[Collected data]
——————
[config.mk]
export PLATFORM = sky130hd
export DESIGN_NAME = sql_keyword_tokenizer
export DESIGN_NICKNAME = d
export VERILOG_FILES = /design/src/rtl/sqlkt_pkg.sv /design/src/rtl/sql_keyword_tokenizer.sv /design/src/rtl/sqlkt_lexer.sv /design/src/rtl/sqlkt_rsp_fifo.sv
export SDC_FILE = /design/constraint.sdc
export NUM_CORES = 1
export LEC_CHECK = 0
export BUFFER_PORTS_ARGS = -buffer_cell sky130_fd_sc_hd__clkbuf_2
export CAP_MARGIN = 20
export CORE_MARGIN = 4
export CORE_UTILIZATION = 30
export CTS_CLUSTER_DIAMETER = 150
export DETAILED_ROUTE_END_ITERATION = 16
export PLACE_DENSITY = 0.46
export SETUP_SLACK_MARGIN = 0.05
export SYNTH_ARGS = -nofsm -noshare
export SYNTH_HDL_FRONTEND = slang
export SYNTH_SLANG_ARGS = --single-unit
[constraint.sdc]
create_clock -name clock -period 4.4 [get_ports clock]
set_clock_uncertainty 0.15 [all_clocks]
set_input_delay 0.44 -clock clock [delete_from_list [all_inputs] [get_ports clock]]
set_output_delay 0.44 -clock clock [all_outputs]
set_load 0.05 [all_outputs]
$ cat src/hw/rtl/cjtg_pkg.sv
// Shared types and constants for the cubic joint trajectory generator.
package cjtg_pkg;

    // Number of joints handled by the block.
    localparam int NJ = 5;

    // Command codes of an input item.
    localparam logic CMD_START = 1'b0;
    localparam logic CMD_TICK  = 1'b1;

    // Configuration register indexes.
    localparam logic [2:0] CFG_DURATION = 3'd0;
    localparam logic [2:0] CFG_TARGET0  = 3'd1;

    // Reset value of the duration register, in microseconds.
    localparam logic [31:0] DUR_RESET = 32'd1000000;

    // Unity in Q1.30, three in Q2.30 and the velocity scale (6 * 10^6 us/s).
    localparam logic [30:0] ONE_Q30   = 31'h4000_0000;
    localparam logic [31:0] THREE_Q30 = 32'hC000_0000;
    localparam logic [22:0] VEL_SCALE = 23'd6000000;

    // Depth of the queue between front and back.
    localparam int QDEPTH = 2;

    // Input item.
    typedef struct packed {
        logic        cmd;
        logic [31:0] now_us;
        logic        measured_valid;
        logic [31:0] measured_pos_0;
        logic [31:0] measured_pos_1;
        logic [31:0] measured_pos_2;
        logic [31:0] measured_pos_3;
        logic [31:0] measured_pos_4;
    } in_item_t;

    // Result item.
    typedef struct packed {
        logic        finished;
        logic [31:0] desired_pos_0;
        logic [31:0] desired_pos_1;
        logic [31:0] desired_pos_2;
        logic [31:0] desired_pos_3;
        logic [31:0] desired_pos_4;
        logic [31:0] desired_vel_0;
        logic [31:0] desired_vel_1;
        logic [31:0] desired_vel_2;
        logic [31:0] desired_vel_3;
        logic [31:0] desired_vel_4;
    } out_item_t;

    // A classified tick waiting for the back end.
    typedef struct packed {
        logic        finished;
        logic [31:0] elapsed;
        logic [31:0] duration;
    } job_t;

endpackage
——————
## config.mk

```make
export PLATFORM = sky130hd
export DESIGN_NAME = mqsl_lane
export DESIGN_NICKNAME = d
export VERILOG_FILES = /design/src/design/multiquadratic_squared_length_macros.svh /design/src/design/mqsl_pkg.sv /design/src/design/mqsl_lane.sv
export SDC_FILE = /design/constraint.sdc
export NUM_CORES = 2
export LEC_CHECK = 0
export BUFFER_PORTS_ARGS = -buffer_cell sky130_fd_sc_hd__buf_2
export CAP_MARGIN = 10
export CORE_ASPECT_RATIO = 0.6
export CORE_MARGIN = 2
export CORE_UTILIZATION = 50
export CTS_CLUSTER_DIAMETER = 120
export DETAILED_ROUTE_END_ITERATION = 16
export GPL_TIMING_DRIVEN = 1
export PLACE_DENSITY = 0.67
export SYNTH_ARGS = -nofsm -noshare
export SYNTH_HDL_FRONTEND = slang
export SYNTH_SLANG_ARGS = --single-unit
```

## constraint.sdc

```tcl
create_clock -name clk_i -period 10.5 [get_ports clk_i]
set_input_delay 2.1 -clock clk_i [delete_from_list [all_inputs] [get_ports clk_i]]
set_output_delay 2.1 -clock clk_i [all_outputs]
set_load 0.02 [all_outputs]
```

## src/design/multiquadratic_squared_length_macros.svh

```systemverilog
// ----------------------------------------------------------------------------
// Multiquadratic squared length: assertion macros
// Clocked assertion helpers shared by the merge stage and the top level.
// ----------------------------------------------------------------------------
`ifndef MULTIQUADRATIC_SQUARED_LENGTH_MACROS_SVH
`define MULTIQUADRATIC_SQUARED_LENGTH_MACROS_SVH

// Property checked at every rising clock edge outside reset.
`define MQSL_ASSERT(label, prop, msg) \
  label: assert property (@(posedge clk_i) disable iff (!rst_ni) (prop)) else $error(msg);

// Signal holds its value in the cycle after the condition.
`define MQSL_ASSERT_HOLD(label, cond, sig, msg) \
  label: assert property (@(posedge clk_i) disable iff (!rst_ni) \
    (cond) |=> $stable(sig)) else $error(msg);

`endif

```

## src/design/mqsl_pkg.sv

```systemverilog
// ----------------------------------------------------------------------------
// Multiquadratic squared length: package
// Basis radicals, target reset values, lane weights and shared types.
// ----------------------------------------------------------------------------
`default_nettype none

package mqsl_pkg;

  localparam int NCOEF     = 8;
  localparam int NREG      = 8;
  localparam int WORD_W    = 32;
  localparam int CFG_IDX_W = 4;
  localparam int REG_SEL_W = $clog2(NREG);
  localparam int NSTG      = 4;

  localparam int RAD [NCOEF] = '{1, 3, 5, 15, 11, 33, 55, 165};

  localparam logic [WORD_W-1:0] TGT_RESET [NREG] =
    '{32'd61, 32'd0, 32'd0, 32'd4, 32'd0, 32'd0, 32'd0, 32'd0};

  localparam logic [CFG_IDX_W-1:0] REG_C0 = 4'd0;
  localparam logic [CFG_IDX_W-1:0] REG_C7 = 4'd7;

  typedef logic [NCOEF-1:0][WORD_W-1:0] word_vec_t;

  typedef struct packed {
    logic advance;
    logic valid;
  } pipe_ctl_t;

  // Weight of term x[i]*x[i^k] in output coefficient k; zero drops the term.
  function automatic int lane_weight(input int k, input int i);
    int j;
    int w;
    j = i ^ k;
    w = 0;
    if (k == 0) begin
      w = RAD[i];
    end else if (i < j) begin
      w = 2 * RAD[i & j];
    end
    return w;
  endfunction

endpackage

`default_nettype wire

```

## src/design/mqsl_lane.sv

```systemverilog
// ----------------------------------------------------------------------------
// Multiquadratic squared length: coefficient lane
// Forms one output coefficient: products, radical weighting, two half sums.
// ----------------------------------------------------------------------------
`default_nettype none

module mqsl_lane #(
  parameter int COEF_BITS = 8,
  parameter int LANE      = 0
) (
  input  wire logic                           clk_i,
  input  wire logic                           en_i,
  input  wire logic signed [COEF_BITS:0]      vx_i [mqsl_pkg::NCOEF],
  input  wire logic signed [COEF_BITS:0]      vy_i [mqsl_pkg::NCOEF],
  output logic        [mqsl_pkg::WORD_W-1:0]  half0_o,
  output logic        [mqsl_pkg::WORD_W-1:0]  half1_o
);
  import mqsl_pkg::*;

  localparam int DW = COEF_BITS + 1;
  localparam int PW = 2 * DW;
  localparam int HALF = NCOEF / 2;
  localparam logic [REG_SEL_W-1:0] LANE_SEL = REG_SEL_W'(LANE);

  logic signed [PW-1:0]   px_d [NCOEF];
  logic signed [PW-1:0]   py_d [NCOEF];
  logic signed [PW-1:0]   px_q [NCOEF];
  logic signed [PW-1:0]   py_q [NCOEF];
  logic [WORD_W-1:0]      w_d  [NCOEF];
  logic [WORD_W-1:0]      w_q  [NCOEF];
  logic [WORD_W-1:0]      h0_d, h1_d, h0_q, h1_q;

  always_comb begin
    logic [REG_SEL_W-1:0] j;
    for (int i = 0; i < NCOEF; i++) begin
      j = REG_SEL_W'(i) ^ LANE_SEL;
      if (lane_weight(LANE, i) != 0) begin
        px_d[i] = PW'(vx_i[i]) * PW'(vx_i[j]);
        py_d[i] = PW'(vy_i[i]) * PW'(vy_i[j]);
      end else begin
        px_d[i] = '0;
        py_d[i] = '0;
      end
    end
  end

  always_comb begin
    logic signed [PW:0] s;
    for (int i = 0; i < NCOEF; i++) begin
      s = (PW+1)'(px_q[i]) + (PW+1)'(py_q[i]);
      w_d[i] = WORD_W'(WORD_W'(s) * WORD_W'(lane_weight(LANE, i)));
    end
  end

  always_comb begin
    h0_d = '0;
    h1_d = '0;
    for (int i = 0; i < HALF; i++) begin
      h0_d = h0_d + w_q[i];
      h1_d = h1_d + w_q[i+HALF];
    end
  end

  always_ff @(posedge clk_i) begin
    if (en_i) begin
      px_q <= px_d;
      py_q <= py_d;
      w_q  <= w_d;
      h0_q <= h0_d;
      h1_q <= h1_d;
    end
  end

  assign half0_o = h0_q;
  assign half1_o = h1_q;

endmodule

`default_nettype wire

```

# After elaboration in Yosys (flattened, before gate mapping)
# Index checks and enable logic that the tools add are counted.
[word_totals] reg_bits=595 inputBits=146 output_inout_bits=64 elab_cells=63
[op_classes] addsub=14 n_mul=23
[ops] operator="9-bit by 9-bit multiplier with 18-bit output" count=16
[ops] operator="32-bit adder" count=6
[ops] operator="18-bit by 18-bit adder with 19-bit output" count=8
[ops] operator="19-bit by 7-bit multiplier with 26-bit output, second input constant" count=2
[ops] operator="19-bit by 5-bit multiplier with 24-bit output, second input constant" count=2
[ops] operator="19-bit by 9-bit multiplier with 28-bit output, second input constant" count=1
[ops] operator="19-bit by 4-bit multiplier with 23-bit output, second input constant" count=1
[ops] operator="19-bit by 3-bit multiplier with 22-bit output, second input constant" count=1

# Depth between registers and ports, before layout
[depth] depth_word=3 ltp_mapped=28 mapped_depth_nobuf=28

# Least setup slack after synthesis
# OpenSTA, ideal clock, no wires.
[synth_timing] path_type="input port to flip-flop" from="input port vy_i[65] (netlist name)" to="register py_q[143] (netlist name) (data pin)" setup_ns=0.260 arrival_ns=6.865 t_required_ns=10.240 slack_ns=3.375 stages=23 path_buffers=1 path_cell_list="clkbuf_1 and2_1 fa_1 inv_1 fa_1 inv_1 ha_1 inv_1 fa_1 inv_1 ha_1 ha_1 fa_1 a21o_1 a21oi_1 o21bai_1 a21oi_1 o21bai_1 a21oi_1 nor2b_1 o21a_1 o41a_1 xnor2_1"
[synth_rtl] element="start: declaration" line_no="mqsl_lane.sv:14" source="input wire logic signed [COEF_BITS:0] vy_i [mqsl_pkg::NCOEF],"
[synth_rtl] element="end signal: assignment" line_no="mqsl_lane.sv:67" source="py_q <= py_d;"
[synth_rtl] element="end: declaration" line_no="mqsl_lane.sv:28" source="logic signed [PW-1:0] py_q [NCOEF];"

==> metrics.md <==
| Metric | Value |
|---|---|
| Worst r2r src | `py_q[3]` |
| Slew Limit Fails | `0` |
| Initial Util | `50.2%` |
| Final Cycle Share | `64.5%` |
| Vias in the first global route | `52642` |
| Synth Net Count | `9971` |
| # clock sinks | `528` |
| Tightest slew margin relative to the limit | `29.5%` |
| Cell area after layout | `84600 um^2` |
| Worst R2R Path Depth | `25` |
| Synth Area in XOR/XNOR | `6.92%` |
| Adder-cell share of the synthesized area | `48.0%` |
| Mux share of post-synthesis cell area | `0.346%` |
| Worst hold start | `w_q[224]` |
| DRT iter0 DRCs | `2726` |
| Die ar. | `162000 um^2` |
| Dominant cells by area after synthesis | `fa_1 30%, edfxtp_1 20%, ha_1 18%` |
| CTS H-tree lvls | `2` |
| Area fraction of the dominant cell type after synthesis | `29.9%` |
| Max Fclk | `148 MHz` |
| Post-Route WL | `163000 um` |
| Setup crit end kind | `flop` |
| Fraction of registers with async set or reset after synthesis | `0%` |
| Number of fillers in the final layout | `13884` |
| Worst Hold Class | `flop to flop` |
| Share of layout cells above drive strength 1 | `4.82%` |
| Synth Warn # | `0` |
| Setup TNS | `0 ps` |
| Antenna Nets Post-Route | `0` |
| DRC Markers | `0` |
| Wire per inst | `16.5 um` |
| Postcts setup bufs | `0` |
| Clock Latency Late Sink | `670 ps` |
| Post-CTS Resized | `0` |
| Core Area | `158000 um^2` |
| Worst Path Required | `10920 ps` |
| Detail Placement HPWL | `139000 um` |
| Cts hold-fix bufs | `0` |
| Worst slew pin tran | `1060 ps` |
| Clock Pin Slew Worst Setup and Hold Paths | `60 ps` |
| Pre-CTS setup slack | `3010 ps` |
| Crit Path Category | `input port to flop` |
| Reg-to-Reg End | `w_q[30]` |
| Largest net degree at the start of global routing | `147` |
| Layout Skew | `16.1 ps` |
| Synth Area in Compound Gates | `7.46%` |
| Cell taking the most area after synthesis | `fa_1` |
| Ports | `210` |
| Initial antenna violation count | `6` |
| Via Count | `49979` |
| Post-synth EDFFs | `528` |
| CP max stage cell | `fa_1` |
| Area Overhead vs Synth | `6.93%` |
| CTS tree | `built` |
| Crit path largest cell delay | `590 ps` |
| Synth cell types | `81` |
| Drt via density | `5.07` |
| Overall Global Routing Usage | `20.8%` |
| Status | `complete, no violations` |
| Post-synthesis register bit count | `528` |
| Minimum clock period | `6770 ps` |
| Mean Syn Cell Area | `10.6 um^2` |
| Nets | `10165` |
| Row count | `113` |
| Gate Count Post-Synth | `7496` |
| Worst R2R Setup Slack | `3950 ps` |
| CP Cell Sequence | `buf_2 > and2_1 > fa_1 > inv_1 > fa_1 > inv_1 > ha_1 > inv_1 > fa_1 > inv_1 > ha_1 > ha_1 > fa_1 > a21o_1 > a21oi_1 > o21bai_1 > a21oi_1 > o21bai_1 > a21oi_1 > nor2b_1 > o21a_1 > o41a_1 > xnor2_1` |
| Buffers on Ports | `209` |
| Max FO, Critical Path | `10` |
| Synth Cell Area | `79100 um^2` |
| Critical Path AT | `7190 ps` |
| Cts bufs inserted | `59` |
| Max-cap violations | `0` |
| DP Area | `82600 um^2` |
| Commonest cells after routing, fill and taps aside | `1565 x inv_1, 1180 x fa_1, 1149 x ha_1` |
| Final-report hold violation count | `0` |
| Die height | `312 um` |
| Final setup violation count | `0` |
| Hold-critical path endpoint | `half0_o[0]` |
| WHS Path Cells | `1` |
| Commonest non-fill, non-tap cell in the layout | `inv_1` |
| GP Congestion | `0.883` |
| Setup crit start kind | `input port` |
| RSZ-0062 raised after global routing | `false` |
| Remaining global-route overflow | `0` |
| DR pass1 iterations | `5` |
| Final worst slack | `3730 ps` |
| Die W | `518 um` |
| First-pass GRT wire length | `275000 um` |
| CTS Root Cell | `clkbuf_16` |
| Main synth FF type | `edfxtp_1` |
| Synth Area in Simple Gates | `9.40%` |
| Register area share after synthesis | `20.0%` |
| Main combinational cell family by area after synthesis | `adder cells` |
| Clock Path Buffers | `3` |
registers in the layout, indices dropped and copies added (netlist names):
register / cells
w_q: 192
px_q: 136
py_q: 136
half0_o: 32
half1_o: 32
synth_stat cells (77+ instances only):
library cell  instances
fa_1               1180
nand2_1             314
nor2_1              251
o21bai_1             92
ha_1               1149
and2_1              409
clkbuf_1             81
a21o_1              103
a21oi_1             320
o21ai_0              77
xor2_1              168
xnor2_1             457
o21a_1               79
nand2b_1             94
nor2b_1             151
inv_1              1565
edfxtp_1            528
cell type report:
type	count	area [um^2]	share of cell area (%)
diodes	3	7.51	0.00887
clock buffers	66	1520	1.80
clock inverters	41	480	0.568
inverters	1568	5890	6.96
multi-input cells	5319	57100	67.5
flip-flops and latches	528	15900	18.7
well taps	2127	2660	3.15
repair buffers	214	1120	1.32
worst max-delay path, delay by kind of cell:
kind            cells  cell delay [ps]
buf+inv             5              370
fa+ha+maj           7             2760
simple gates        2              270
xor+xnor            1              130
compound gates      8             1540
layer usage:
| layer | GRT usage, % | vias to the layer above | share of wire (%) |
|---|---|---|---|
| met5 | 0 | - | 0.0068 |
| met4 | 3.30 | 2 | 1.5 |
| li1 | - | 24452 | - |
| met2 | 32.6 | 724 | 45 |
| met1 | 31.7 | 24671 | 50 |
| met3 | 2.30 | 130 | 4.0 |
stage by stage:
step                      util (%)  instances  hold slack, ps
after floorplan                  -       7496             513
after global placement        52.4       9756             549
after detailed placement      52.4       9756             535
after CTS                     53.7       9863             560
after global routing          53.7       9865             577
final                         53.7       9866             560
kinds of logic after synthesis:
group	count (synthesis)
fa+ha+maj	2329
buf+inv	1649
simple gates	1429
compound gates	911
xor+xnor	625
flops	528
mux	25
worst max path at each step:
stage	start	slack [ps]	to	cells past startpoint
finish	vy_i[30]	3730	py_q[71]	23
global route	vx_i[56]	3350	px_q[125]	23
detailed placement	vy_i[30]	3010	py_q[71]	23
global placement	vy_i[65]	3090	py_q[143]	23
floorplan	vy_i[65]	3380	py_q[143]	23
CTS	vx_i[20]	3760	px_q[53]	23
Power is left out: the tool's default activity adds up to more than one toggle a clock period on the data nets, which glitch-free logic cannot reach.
——————
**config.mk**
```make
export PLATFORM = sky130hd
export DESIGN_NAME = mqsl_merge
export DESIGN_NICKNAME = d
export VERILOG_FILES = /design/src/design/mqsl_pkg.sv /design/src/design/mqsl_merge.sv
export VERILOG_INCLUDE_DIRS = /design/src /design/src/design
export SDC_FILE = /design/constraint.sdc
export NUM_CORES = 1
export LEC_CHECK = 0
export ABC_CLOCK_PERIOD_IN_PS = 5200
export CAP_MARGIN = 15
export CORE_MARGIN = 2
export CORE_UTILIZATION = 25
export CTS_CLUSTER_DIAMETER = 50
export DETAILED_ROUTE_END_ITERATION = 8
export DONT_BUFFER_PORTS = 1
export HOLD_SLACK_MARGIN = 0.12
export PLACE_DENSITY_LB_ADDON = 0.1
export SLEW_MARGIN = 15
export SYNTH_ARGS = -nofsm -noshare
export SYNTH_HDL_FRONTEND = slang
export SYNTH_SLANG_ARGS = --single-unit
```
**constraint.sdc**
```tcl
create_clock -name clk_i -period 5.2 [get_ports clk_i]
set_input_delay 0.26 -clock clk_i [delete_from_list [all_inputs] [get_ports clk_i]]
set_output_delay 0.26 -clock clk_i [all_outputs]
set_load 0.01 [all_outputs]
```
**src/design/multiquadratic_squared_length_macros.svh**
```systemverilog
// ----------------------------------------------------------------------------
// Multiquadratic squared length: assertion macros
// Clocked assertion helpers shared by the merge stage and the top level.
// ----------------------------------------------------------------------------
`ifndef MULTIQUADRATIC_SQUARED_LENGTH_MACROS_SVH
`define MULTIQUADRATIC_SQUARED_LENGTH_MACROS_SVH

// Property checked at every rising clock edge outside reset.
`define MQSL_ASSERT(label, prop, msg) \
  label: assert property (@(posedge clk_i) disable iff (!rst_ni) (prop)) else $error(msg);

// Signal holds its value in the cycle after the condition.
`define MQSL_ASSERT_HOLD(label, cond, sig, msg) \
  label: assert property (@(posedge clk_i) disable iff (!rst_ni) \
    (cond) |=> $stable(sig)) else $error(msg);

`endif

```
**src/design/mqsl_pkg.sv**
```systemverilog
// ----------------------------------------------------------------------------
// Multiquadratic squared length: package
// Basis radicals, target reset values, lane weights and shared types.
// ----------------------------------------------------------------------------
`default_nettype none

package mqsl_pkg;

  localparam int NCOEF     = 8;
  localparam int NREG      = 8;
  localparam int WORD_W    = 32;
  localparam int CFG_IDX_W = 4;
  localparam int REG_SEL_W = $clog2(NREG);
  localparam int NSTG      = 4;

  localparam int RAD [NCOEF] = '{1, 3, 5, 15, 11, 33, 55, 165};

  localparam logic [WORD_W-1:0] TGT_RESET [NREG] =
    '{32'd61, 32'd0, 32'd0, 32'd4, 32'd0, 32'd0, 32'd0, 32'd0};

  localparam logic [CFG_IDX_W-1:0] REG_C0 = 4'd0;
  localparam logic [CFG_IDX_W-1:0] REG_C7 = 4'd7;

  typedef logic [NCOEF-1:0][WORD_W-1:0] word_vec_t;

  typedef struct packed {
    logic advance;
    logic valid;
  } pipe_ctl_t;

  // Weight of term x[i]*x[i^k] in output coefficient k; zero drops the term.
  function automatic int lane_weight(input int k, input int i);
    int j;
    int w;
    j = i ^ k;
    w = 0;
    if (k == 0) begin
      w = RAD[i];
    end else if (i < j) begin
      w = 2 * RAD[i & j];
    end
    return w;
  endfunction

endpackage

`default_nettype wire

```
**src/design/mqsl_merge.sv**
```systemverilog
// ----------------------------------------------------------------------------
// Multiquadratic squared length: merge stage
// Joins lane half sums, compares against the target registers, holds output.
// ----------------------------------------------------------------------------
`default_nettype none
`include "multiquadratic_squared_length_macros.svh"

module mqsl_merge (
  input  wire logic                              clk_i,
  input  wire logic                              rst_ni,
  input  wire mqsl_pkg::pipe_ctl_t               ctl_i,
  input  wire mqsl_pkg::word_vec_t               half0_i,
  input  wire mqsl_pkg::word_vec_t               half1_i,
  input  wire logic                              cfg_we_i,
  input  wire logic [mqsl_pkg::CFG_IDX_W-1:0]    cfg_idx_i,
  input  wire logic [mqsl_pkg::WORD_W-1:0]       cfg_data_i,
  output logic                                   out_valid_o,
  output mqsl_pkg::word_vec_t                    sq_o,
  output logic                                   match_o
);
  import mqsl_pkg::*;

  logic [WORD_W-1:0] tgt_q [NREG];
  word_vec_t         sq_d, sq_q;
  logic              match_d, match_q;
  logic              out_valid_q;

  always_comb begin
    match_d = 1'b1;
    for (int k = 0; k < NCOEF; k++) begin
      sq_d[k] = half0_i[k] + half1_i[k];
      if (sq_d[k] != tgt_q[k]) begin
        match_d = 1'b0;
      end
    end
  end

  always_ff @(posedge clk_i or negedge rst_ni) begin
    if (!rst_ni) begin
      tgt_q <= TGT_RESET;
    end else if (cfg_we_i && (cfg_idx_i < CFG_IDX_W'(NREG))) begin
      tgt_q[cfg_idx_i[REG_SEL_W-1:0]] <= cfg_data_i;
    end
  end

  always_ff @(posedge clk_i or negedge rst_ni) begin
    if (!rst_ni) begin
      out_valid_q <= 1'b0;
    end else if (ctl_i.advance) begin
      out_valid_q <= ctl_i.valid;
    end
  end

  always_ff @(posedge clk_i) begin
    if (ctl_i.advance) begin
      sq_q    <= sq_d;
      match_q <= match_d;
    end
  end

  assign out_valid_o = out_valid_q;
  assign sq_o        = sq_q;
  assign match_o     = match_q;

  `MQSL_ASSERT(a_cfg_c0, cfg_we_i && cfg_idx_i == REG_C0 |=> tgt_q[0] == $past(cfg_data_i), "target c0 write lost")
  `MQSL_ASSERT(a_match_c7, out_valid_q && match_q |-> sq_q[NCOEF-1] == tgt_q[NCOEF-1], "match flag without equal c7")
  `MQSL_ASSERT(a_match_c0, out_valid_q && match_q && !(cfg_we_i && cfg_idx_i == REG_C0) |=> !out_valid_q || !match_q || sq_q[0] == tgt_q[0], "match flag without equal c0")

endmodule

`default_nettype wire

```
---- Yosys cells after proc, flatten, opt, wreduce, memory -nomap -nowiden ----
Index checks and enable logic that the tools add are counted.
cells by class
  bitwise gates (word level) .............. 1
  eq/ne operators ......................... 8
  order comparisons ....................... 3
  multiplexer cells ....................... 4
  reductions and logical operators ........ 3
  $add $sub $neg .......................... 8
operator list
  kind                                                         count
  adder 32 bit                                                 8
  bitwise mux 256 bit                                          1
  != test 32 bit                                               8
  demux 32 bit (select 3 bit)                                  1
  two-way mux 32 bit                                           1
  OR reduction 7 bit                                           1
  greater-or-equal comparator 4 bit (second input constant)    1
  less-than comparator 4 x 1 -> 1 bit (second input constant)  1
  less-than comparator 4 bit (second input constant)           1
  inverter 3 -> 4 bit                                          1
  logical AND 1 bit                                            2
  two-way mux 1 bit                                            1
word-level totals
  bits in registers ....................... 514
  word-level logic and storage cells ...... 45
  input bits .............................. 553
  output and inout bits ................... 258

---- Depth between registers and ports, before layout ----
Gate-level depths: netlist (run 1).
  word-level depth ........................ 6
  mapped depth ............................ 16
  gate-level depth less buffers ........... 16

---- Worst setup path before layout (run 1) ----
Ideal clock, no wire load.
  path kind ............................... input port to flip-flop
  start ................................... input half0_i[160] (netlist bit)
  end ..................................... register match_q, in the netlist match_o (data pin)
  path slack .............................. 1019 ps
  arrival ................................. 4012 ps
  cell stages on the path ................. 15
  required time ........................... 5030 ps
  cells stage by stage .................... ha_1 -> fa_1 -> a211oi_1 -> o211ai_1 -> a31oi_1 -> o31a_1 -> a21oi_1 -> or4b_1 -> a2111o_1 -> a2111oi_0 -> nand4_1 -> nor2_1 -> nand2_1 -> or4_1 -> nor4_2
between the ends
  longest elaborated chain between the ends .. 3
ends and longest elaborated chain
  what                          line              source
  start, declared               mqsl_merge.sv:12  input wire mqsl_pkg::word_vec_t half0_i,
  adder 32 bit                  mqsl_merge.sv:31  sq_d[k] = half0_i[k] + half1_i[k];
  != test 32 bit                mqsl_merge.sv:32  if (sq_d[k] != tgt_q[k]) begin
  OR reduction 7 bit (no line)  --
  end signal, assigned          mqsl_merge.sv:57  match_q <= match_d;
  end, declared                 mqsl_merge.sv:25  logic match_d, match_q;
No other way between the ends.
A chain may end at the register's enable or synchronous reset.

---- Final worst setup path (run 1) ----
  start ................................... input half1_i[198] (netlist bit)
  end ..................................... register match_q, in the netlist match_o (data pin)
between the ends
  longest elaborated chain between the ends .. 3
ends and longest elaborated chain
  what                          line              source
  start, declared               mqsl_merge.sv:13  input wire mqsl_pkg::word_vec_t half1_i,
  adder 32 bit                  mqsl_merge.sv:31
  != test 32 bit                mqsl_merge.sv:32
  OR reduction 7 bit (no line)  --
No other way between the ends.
——————
In the records above, find the lines containing "sums" and copy them.

// Forms one output coefficient: products, radical weighting, two half sums.
// Joins lane half sums, compares against the target registers, holds output.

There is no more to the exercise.